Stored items
**src/source/cc_capture_cfg.svh**
```systemverilog
// Build-time settings for the capture and feed channel.
// Include in any file that needs the frame depth or the FFT config fields.

`ifndef CC_CAPTURE_CFG_SVH
`define CC_CAPTURE_CFG_SVH

// samples per frame, keep it a power of two
`define CC_RB_DEPTH 64

// FFT scale schedule, two bits per radix-4 stage
// last stage scaled by 2, the rest by 1
`define CC_SCALE_SCHED 16'b01_01_01_01_01_01_01_10

// transform direction, 1 = forward and 0 = inverse
`define CC_FWD 1'b1

`endif

```
**src/source/cc_capture_pkg.sv**
```systemverilog
// Shared types for the capture channel: the sample word and the FFT config word.
// Referenced by scoped name from the RTL and the testbench.

`default_nettype none

package cc_capture_pkg;

  // one raw sample from the ADC side
  typedef logic [31:0] sample_t;

  // config word for the FFT core, 24 bits, msb first
  typedef struct packed {
    logic [6:0]  pad;          // core wants these zero
    logic [15:0] scale_sched;  // per-stage scaling
    logic        fwd;          // 1 = forward transform
  } fft_cfg_t;

endpackage

`default_nettype wire

```
**src/source/frame_rd_if.sv**
```systemverilog
// One reader's port onto the frozen frame in the ring buffer.
// The reader strobes open and next, and the buffer answers with grant, data and last.

`timescale 1ns/100ps
`default_nettype none

interface frame_rd_if;

  logic                    open;   // session request, one cycle
  logic                    next;   // advance to next sample, one cycle
  logic                    grant;  // session accepted, one cycle
  cc_capture_pkg::sample_t data;   // sample at current position
  logic                    last;   // current sample ends the frame

  modport reader (
    output open,
    output next,
    input  grant,
    input  data,
    input  last
  );

  modport buffer (
    input  open,
    input  next,
    output grant,
    output data,
    output last
  );

endinterface

`default_nettype wire

```
**src/source/sample_ring_buffer.sv**
```systemverilog
// Ring buffer of the most recent samples. A trigger freezes it, then one reader
// at a time walks the frozen frame oldest first. A finished cc session unfreezes it.

`timescale 1ns/100ps
`default_nettype none

`include "cc_capture_cfg.svh"

module sample_ring_buffer (
  input  logic                    clk,
  input  logic                    rst_n,
  input  cc_capture_pkg::sample_t sample_data,
  input  logic                    sample_valid,
  input  logic                    trigger,
  output logic                    buffer_primed,
  frame_rd_if.buffer              trig_rd,
  frame_rd_if.buffer              cc_rd
);

  localparam int aw = $clog2(`CC_RB_DEPTH);
  localparam logic [aw-1:0] last_idx = aw'(`CC_RB_DEPTH - 1);

  cc_capture_pkg::sample_t mem [`CC_RB_DEPTH];  // sample storage

  logic [aw-1:0] wr_ptr;    // next write slot, also the oldest sample
  logic [aw-1:0] fill_cnt;  // writes since reset, until primed
  logic          frozen;
  logic          active;    // a read session is open
  logic          owner_cc;  // 1 = cc_rd owns the session
  logic [aw-1:0] rd_start;  // oldest slot at session start
  logic [aw-1:0] rd_cnt;    // position within the frame
  logic [aw-1:0] rd_addr;
  logic          wr_en;
  logic          can_open;
  logic          sel_next;  // next from the session owner
  logic          at_last;
  logic          trig_gnt;
  logic          cc_gnt;

  assign wr_en    = sample_valid && !frozen;    // frozen frame is read-only
  assign can_open = frozen && !active;
  assign rd_addr  = rd_start + rd_cnt;          // wraps naturally
  assign at_last  = active && (rd_cnt == last_idx);
  assign sel_next = owner_cc ? cc_rd.next : trig_rd.next;

  // both readers see the same word, last only goes to the owner
  assign trig_rd.data  = mem[rd_addr];
  assign cc_rd.data    = mem[rd_addr];
  assign trig_rd.last  = at_last && !owner_cc;
  assign cc_rd.last    = at_last && owner_cc;
  assign trig_rd.grant = trig_gnt;
  assign cc_rd.grant   = cc_gnt;

  always_ff @(posedge clk) begin
    if (wr_en) begin
      mem[wr_ptr] <= sample_data;
    end
  end

  always_ff @(posedge clk or negedge rst_n) begin
    if (!rst_n) begin
      wr_ptr        <= '0;
      fill_cnt      <= '0;
      buffer_primed <= 1'b0;
      frozen        <= 1'b0;
      active        <= 1'b0;
      owner_cc      <= 1'b0;
      rd_start      <= '0;
      rd_cnt        <= '0;
      trig_gnt      <= 1'b0;
      cc_gnt        <= 1'b0;
    end else begin
      trig_gnt <= 1'b0;  // grants are single-cycle
      cc_gnt   <= 1'b0;
      if (wr_en) begin
        wr_ptr <= wr_ptr + 1'b1;
        if (!buffer_primed) begin
          fill_cnt <= fill_cnt + 1'b1;
          if (fill_cnt == last_idx) begin
            buffer_primed <= 1'b1;  // full frame on hand
          end
        end
      end
      if (can_open && trig_rd.open) begin  // trigger path wins a tie
        active   <= 1'b1;
        owner_cc <= 1'b0;
        rd_start <= wr_ptr;
        rd_cnt   <= '0;
        trig_gnt <= 1'b1;
      end else if (can_open && cc_rd.open) begin
        active   <= 1'b1;
        owner_cc <= 1'b1;
        rd_start <= wr_ptr;
        rd_cnt   <= '0;
        cc_gnt   <= 1'b1;
      end else if (active && sel_next) begin
        if (at_last) begin
          active <= 1'b0;  // session done
          if (owner_cc) begin
            frozen <= 1'b0;  // cc consumed the frame
          end
        end else begin
          rd_cnt <= rd_cnt + 1'b1;
        end
      end
      // a fresh trigger re-freezes even on a cc end edge
      if (trigger && buffer_primed) begin
        frozen <= 1'b1;
      end
    end
  end

endmodule

`default_nettype wire

```
**src/source/trigger_streamer.sv**
```systemverilog
// Reads the frozen frame on request and sends it out on the trigger stream.
// count_reached pulses once after the final beat has been taken.

`timescale 1ns/100ps
`default_nettype none

module trigger_streamer (
  input  logic                    clk,
  input  logic                    rst_n,
  input  logic                    trig_peek,
  frame_rd_if.reader              rd,
  output cc_capture_pkg::sample_t trig_tdata,
  output logic                    trig_tvalid,
  input  logic                    trig_tready,
  output logic                    count_reached
);

  typedef enum logic [1:0] {
    st_idle,
    st_wait,    // open sent, waiting on grant
    st_stream
  } state_t;

  state_t state;
  logic   open_q;
  logic   wait_cnt;  // one extra cycle allowed for grant
  logic   beat_ok;

  assign beat_ok    = trig_tvalid && trig_tready;
  assign rd.open    = open_q;
  assign rd.next    = beat_ok;  // advance only on an accepted beat
  assign trig_tdata = rd.data;  // steady while frozen and not advancing

  always_ff @(posedge clk or negedge rst_n) begin
    if (!rst_n) begin
      state         <= st_idle;
      open_q        <= 1'b0;
      wait_cnt      <= 1'b0;
      trig_tvalid   <= 1'b0;
      count_reached <= 1'b0;
    end else begin
      open_q        <= 1'b0;
      count_reached <= 1'b0;
      case (state)
        st_idle: begin
          if (trig_peek) begin
            open_q   <= 1'b1;
            wait_cnt <= 1'b0;
            state    <= st_wait;
          end
        end
        st_wait: begin
          if (rd.grant) begin
            trig_tvalid <= 1'b1;  // first beat next cycle
            state       <= st_stream;
          end else if (wait_cnt) begin
            state <= st_idle;  // dropped, give up
          end else begin
            wait_cnt <= 1'b1;
          end
        end
        st_stream: begin
          if (beat_ok && rd.last) begin
            trig_tvalid   <= 1'b0;
            count_reached <= 1'b1;  // frame fully delivered
            state         <= st_idle;
          end
        end
        default: state <= st_idle;
      endcase
    end
  end

endmodule

`default_nettype wire

```
**src/source/cc_fft_feeder.sv**
```systemverilog
// Feeds one frozen frame into the FFT core. It sends the config word first, then
// the frame, then zero padding if enabled, with tlast on the final beat.

`timescale 1ns/100ps
`default_nettype none

`include "cc_capture_cfg.svh"

module cc_fft_feeder #(
  parameter bit zero_pad = 1'b1  // 1 = double length with zero beats
) (
  input  logic                     clk,
  input  logic                     rst_n,
  input  logic                     start_cc,
  frame_rd_if.reader               rd,
  output cc_capture_pkg::fft_cfg_t cfg_tdata,
  output logic                     cfg_tvalid,
  input  logic                     cfg_tready,
  output cc_capture_pkg::sample_t  fft_tdata,
  output logic                     fft_tvalid,
  input  logic                     fft_tready,
  output logic                     fft_tlast
);

  localparam int total_beats = zero_pad ? 2 * `CC_RB_DEPTH : `CC_RB_DEPTH;
  localparam int cw = $clog2(total_beats);
  localparam logic [cw-1:0] final_beat = cw'(total_beats - 1);

  typedef enum logic [2:0] {
    st_idle,
    st_wait,    // open sent, waiting on grant
    st_config,
    st_frame,   // frozen samples
    st_pad      // zero beats
  } state_t;

  state_t        state;
  logic          open_q;
  logic          wait_cnt;
  logic [cw-1:0] beat_cnt;  // accepted data beats
  logic          beat_ok;

  assign beat_ok = fft_tvalid && fft_tready;

  // constant word, so it holds by itself until taken
  assign cfg_tdata = '{pad: 7'd0, scale_sched: `CC_SCALE_SCHED, fwd: `CC_FWD};

  assign rd.open   = open_q;
  assign rd.next   = beat_ok && (state == st_frame);  // pad beats don't read
  assign fft_tdata = (state == st_frame) ? rd.data : '0;
  assign fft_tlast = fft_tvalid && (beat_cnt == final_beat);

  always_ff @(posedge clk or negedge rst_n) begin
    if (!rst_n) begin
      state      <= st_idle;
      open_q     <= 1'b0;
      wait_cnt   <= 1'b0;
      beat_cnt   <= '0;
      cfg_tvalid <= 1'b0;
      fft_tvalid <= 1'b0;
    end else begin
      open_q <= 1'b0;
      case (state)
        st_idle: begin
          if (start_cc) begin
            open_q   <= 1'b1;
            wait_cnt <= 1'b0;
            state    <= st_wait;
          end
        end
        st_wait: begin
          if (rd.grant) begin
            cfg_tvalid <= 1'b1;
            beat_cnt   <= '0;
            state      <= st_config;
          end else if (wait_cnt) begin
            state <= st_idle;  // not granted
          end else begin
            wait_cnt <= 1'b1;
          end
        end
        st_config: begin
          if (cfg_tvalid && cfg_tready) begin
            cfg_tvalid <= 1'b0;
            fft_tvalid <= 1'b1;  // data starts next cycle
            state      <= st_frame;
          end
        end
        st_frame: begin
          if (beat_ok) begin
            beat_cnt <= beat_cnt + 1'b1;
            if (rd.last && zero_pad) begin
              state <= st_pad;
            end else if (rd.last) begin
              fft_tvalid <= 1'b0;
              beat_cnt   <= '0;
              state      <= st_idle;
            end
          end
        end
        st_pad: begin
          if (beat_ok && beat_cnt == final_beat) begin
            fft_tvalid <= 1'b0;  // tlast beat taken
            beat_cnt   <= '0;
            state      <= st_idle;
          end else if (beat_ok) begin
            beat_cnt <= beat_cnt + 1'b1;
          end
        end
        default: state <= st_idle;
      endcase
    end
  end

endmodule

`default_nettype wire

```
**src/source/cc_capture_top.sv**
```systemverilog
// Top of the capture and feed channel: ring buffer plus trigger and FFT readers.
// External streams follow valid/ready, and the command inputs are one-cycle strobes.

`timescale 1ns/100ps
`default_nettype none

module cc_capture_top (
  input  logic                     clk,
  input  logic                     rst_n,
  input  cc_capture_pkg::sample_t  sample_data,
  input  logic                     sample_valid,
  input  logic                     trigger,
  output logic                     buffer_primed,
  input  logic                     trig_peek,
  output cc_capture_pkg::sample_t  trig_tdata,
  output logic                     trig_tvalid,
  input  logic                     trig_tready,
  output logic                     count_reached,
  input  logic                     start_cc,
  output cc_capture_pkg::fft_cfg_t cfg_tdata,
  output logic                     cfg_tvalid,
  input  logic                     cfg_tready,
  output cc_capture_pkg::sample_t  fft_tdata,
  output logic                     fft_tvalid,
  input  logic                     fft_tready,
  output logic                     fft_tlast
);

  frame_rd_if trig_rd ();  // trigger path reader
  frame_rd_if cc_rd ();    // FFT feeder reader

  sample_ring_buffer ring_i (
    .clk           (clk),
    .rst_n         (rst_n),
    .sample_data   (sample_data),
    .sample_valid  (sample_valid),
    .trigger       (trigger),
    .buffer_primed (buffer_primed),
    .trig_rd       (trig_rd.buffer),
    .cc_rd         (cc_rd.buffer)
  );

  trigger_streamer trig_i (
    .clk           (clk),
    .rst_n         (rst_n),
    .trig_peek     (trig_peek),
    .rd            (trig_rd.reader),
    .trig_tdata    (trig_tdata),
    .trig_tvalid   (trig_tvalid),
    .trig_tready   (trig_tready),
    .count_reached (count_reached)
  );

  cc_fft_feeder #(
    .zero_pad (1'b1)  // FFT sees twice the frame length
  ) feeder_i (
    .clk        (clk),
    .rst_n      (rst_n),
    .start_cc   (start_cc),
    .rd         (cc_rd.reader),
    .cfg_tdata  (cfg_tdata),
    .cfg_tvalid (cfg_tvalid),
    .cfg_tready (cfg_tready),
    .fft_tdata  (fft_tdata),
    .fft_tvalid (fft_tvalid),
    .fft_tready (fft_tready),
    .fft_tlast  (fft_tlast)
  );

endmodule

`default_nettype wire

```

## WHAT THE TASK ASKS:
Your answer should be the lines above that contain the word "bits", copied out.

## FINAL ANSWER:
// FFT scale schedule, two bits per radix-4 stage
  // config word for the FFT core, 24 bits, msb first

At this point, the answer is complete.